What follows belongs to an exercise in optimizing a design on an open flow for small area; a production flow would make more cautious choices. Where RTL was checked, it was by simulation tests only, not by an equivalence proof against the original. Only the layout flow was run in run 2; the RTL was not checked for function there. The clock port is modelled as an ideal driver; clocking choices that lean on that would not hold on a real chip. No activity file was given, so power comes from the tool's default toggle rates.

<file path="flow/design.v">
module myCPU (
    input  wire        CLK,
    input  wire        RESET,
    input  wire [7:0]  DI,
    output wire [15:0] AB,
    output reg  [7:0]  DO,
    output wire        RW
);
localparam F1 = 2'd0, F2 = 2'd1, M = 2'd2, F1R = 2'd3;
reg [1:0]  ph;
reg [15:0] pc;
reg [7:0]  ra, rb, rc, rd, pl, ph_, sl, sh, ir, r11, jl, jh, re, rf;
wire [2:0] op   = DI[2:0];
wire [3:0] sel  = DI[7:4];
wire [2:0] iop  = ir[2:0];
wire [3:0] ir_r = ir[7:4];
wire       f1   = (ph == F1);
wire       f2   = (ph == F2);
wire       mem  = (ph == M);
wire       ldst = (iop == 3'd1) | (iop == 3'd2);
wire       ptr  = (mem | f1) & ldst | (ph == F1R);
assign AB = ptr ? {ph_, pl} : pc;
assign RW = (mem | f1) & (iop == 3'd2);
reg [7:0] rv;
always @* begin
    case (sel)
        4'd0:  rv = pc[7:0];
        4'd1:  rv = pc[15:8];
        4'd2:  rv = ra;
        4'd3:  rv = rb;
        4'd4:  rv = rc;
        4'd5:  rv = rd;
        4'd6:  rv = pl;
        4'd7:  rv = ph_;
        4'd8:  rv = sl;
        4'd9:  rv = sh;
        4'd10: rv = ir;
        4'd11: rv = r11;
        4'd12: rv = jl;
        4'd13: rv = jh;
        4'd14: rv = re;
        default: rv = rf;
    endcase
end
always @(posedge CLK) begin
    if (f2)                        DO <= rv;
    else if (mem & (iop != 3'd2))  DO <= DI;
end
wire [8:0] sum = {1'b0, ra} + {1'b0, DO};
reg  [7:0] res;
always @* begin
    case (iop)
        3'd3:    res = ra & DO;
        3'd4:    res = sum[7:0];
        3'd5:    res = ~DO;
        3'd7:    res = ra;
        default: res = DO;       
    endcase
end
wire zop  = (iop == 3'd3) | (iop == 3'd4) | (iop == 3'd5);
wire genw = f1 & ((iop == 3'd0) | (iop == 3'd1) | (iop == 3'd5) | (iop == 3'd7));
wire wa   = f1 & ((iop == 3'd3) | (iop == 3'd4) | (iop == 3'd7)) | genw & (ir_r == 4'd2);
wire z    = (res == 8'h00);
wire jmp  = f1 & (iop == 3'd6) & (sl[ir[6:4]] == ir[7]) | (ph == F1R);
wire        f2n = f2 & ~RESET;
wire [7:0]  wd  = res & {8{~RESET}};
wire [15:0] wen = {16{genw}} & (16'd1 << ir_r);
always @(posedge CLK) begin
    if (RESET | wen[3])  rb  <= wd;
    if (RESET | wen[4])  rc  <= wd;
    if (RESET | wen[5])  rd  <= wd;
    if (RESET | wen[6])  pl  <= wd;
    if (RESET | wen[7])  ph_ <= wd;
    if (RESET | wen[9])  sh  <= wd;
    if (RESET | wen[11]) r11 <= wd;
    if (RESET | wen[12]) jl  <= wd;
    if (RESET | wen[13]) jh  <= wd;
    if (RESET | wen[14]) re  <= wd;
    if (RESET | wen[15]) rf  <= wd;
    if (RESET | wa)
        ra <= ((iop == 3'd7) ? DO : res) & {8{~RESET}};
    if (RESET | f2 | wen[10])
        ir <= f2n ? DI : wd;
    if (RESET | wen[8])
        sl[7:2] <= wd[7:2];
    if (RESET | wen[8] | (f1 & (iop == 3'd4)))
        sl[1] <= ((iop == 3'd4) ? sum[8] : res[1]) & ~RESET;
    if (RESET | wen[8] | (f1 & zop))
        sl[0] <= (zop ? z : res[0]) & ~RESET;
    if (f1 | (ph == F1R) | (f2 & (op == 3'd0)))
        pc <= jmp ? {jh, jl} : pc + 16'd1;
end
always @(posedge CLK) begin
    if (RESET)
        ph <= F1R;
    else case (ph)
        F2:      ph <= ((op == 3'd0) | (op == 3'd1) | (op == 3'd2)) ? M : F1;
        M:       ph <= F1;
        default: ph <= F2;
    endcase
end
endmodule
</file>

------------------------------------

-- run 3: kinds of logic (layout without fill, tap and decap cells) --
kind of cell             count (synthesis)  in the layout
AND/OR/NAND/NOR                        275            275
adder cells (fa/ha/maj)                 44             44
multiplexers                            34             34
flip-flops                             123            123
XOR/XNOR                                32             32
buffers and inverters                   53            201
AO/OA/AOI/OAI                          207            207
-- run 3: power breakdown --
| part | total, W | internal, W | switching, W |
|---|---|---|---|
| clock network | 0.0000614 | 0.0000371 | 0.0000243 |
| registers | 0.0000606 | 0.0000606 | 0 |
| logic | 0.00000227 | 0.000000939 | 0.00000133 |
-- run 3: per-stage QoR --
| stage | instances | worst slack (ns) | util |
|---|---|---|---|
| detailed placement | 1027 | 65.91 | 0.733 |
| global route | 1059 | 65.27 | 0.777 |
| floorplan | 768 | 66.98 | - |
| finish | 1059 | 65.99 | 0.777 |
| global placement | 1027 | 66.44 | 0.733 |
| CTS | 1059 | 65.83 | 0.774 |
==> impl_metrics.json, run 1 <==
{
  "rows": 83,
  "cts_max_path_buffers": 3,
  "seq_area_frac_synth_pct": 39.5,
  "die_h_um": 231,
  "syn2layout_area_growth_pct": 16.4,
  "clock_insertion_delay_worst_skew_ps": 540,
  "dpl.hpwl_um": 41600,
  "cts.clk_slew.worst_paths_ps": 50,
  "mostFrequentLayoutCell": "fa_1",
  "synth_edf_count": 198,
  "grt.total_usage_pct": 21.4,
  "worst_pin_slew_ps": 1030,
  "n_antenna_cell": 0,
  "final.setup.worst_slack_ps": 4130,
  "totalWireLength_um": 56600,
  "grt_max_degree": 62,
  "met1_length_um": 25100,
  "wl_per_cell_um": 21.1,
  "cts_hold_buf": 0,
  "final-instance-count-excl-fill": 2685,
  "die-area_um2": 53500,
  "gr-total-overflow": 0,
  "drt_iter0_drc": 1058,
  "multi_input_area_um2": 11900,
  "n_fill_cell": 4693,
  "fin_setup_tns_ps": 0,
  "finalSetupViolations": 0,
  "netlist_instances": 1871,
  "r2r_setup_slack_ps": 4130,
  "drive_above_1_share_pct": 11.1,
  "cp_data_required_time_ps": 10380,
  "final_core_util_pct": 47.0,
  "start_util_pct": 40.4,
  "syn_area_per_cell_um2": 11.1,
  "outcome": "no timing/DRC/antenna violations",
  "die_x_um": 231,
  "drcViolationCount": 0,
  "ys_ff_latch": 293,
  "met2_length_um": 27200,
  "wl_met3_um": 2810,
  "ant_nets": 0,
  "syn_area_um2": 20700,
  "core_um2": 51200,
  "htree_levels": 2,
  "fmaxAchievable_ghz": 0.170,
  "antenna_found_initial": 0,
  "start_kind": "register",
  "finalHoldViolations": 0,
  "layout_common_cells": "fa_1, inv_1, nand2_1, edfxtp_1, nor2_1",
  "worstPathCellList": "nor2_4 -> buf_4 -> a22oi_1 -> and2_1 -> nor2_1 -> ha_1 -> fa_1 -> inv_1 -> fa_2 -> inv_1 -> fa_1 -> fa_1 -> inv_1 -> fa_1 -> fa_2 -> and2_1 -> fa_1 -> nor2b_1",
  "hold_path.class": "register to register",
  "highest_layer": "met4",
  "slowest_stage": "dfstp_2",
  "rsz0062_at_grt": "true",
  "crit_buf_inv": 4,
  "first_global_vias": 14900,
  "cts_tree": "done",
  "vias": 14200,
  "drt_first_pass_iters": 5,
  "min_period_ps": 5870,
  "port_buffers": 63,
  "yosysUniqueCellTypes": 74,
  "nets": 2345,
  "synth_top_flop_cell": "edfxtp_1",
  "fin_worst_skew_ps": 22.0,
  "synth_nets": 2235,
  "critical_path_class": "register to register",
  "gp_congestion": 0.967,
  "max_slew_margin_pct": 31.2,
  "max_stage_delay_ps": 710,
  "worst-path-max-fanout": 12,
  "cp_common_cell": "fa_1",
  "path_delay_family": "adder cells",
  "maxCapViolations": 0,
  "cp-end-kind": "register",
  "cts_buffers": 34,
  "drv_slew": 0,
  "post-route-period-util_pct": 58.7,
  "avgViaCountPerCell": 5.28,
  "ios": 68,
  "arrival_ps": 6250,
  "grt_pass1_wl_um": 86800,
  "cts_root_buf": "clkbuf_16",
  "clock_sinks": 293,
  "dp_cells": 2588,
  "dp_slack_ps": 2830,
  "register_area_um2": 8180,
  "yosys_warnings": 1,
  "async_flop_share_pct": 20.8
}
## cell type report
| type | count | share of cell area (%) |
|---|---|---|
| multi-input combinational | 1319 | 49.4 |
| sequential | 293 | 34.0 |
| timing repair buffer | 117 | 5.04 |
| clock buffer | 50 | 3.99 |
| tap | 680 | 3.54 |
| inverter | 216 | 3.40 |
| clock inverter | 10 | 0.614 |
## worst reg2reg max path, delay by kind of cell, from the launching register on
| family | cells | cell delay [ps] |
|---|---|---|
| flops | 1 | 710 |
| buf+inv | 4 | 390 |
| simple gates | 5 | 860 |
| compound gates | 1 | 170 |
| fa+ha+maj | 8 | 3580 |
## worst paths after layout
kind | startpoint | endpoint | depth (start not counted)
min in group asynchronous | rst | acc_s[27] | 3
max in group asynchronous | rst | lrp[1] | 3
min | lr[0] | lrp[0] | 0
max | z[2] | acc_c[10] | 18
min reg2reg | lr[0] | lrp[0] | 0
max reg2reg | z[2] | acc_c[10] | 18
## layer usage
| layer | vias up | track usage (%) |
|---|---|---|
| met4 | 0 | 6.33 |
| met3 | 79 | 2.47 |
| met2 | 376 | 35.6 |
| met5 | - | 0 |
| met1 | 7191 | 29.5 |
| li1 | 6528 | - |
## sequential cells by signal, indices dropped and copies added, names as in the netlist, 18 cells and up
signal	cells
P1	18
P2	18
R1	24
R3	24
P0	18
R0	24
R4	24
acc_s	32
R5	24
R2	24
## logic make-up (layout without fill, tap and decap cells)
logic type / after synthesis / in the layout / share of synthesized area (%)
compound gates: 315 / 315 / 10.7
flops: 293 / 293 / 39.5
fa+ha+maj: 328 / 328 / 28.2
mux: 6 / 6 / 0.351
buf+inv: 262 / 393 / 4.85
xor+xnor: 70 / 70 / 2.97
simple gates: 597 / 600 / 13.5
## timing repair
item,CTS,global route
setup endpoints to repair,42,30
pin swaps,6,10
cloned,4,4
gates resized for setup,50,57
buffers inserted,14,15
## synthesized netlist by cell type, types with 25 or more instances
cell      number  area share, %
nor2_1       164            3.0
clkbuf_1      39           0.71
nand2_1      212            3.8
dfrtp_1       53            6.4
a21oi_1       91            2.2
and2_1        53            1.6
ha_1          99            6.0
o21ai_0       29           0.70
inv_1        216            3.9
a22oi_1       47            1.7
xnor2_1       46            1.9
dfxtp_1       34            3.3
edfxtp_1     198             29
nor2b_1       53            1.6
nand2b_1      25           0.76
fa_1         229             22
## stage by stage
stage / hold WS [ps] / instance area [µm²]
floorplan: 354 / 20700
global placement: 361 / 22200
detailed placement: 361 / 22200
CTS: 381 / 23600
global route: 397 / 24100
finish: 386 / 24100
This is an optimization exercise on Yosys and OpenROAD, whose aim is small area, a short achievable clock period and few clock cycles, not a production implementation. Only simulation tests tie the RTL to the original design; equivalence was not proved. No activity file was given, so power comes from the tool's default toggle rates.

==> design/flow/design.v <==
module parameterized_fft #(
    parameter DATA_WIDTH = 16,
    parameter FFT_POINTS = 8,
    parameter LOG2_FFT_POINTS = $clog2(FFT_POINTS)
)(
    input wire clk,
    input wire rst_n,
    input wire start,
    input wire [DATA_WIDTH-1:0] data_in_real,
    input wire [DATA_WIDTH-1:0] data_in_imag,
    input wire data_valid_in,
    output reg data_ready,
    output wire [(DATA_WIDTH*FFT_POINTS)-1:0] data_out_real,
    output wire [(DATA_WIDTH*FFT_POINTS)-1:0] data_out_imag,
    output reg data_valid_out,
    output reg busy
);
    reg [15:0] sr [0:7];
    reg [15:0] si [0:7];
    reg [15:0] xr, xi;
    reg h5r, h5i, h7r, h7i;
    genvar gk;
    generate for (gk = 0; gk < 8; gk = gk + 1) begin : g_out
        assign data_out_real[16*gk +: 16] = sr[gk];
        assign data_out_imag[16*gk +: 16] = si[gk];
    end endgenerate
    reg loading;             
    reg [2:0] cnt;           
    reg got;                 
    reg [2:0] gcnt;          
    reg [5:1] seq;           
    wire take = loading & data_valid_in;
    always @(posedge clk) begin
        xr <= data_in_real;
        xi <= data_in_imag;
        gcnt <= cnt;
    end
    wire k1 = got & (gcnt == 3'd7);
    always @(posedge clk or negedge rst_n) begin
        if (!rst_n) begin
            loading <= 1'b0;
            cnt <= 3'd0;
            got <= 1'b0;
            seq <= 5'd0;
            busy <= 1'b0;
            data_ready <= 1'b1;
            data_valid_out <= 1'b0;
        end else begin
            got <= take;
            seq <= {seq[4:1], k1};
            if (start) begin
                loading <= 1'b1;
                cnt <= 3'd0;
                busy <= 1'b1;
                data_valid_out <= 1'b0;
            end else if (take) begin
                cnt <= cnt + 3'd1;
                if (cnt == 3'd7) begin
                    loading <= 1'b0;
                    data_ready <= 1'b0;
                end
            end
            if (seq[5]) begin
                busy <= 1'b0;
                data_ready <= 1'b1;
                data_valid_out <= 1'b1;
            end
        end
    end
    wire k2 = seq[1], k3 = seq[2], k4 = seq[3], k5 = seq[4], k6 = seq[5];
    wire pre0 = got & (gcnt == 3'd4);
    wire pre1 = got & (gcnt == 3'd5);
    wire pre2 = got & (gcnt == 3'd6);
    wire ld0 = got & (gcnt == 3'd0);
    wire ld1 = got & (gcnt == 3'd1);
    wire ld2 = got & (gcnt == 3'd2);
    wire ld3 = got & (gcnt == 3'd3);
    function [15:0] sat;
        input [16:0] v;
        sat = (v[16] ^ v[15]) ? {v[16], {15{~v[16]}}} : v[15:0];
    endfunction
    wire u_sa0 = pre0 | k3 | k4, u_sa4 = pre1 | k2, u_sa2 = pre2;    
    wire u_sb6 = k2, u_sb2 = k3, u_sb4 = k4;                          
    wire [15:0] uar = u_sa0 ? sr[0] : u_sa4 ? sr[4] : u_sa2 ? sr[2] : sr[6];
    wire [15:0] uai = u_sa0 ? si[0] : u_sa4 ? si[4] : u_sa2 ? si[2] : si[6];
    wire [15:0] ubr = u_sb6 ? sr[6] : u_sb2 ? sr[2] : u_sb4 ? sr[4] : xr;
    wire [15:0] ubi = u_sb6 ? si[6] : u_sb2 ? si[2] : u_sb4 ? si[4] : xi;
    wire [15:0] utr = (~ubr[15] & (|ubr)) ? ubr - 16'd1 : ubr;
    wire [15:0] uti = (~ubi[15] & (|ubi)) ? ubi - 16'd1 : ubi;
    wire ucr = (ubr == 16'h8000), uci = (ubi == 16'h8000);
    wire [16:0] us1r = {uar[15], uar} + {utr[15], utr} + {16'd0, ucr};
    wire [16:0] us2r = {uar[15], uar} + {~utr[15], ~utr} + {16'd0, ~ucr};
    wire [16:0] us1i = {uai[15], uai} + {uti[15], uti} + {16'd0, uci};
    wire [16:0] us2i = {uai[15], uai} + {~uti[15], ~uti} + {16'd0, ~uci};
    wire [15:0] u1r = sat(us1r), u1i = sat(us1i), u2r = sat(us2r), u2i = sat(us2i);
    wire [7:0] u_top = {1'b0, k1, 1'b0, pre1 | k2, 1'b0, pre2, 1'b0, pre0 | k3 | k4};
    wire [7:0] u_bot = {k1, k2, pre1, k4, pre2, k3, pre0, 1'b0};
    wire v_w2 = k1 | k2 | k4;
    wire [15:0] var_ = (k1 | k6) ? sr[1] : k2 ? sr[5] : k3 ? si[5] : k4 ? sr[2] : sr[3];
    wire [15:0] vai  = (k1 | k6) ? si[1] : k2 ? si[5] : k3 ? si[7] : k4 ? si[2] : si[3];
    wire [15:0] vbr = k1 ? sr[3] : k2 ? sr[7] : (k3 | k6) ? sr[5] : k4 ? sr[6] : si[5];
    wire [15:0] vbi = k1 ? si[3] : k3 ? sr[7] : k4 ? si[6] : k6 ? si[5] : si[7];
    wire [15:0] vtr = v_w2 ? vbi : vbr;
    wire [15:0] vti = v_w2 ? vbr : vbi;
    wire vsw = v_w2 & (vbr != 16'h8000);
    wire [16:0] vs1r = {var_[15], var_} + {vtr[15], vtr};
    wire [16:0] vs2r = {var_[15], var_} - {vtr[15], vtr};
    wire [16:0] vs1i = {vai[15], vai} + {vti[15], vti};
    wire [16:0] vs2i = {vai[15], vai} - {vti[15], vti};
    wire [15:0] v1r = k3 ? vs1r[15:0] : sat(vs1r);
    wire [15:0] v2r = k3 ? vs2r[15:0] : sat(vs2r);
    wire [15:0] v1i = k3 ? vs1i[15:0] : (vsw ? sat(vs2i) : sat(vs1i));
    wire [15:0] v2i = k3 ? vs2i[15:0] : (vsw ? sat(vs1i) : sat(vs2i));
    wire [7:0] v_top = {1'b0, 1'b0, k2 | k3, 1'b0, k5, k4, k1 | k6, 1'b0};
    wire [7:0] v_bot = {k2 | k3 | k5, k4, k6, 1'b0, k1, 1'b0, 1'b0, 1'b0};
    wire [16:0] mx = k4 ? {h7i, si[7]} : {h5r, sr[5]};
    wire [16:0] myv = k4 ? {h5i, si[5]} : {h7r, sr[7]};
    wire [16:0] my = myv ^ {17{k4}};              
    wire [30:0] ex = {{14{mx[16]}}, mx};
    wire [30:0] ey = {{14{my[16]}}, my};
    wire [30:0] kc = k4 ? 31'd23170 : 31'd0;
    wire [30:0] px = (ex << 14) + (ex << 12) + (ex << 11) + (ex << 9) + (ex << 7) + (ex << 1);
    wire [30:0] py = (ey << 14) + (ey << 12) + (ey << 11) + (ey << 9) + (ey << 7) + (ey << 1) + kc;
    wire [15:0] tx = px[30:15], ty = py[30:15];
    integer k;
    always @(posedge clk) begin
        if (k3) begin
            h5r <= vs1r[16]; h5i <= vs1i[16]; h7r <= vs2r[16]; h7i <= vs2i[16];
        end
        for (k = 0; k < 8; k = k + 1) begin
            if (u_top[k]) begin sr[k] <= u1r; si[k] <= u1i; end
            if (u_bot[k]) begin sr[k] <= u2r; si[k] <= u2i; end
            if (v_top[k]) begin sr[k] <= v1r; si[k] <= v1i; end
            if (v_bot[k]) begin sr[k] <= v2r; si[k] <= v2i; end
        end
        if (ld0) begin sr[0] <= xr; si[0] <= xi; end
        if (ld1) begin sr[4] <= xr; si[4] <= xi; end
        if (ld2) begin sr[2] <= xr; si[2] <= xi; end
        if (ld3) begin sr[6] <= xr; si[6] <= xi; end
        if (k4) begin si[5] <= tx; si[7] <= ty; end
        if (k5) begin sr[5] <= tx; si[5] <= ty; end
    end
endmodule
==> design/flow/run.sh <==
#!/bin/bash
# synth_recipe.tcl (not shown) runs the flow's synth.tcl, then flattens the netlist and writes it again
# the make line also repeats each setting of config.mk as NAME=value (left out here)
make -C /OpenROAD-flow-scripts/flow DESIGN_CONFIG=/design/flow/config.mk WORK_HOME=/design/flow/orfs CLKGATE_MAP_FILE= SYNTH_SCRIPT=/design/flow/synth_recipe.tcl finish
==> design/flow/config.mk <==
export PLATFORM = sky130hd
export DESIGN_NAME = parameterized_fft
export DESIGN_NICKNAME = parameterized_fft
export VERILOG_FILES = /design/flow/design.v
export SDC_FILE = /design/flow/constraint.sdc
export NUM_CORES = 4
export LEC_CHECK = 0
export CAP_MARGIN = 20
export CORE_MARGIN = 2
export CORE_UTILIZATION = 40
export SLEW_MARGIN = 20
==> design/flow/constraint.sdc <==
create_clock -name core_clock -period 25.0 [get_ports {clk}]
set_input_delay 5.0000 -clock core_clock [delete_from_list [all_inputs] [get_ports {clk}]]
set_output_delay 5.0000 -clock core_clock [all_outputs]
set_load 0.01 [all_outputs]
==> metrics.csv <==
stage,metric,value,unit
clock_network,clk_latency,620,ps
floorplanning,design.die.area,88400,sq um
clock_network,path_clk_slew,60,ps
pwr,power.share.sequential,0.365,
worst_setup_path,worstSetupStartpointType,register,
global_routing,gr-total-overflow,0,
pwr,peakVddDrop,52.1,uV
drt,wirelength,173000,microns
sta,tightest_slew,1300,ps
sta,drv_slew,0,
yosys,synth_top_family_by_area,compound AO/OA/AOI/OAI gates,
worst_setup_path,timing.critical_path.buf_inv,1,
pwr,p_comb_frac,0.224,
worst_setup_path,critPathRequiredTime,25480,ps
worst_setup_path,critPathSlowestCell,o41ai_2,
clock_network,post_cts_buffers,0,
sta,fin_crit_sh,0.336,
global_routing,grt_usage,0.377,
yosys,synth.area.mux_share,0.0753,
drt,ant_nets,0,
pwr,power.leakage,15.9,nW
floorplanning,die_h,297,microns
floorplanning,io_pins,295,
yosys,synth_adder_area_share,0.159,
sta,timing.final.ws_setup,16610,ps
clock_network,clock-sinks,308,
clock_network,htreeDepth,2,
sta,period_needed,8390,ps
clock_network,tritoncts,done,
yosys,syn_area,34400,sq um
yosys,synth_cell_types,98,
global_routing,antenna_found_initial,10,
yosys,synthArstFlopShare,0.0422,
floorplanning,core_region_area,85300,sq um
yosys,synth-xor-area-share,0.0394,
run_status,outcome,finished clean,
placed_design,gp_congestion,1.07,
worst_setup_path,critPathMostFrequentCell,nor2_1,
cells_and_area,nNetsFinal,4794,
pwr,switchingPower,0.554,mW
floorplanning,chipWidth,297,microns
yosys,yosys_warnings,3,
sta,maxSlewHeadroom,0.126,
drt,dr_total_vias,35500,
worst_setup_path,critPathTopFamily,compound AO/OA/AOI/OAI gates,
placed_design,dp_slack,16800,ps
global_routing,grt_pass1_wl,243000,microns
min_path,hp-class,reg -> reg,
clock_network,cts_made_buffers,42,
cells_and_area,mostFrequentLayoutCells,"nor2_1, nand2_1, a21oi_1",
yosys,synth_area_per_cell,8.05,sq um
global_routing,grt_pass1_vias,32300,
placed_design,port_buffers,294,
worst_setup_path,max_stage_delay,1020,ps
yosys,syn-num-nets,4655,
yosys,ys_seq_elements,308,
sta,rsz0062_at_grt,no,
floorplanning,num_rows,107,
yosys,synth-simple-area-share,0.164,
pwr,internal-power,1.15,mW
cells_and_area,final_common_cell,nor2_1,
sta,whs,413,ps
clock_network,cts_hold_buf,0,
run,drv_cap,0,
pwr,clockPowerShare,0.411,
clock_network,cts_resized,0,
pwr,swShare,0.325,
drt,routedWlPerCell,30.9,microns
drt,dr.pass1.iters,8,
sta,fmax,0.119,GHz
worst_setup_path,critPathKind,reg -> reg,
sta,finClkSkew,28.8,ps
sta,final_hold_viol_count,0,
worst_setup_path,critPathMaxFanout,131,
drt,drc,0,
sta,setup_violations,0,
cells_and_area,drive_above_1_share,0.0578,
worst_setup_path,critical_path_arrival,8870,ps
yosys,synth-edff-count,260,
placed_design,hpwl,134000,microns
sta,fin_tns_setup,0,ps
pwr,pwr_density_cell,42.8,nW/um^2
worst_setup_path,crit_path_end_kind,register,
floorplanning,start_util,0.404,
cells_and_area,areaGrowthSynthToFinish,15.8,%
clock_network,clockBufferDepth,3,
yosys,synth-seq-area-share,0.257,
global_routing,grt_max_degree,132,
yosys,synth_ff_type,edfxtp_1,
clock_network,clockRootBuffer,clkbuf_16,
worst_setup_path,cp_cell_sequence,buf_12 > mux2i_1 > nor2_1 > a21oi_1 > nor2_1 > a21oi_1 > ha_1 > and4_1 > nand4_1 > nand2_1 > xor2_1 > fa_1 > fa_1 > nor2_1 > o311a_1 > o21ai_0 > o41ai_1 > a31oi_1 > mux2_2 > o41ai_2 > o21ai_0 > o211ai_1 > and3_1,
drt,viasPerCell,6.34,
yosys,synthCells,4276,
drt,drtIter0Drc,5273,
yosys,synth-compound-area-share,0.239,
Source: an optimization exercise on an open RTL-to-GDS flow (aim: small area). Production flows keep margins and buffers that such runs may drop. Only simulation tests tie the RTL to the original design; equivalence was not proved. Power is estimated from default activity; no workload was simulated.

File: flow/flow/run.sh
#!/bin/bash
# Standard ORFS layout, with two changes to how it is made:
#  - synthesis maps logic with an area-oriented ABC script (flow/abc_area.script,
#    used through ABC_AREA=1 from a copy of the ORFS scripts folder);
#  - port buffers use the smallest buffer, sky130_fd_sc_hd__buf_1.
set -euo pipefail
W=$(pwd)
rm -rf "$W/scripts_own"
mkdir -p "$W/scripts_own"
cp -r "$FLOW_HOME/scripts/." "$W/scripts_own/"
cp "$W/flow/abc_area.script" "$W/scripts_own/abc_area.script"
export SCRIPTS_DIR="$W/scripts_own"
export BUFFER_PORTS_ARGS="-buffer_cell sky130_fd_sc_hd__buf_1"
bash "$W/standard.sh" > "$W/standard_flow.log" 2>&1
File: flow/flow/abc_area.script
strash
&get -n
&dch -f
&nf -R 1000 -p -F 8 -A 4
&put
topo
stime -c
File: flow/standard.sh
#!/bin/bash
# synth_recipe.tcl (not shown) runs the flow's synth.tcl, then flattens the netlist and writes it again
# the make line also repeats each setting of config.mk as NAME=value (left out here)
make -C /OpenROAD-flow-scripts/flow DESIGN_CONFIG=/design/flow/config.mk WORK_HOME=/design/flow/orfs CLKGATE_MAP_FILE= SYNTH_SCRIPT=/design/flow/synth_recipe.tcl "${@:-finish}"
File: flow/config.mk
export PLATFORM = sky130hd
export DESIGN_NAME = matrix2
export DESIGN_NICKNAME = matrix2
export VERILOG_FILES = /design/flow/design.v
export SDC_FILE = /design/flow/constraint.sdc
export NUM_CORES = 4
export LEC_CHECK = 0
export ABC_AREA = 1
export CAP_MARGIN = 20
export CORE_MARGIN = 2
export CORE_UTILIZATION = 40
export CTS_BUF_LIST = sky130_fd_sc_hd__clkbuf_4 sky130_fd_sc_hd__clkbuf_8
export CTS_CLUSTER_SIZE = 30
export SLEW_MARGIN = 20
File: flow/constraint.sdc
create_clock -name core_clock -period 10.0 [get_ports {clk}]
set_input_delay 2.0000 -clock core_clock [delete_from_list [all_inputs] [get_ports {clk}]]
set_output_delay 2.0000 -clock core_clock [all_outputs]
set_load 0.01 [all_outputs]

------------------------------------

Aim of the task: Write out every line from the data above that includes "decap".

Problem solution:
-- run 3: kinds of logic (layout without fill, tap and decap cells) --
## logic make-up (layout without fill, tap and decap cells)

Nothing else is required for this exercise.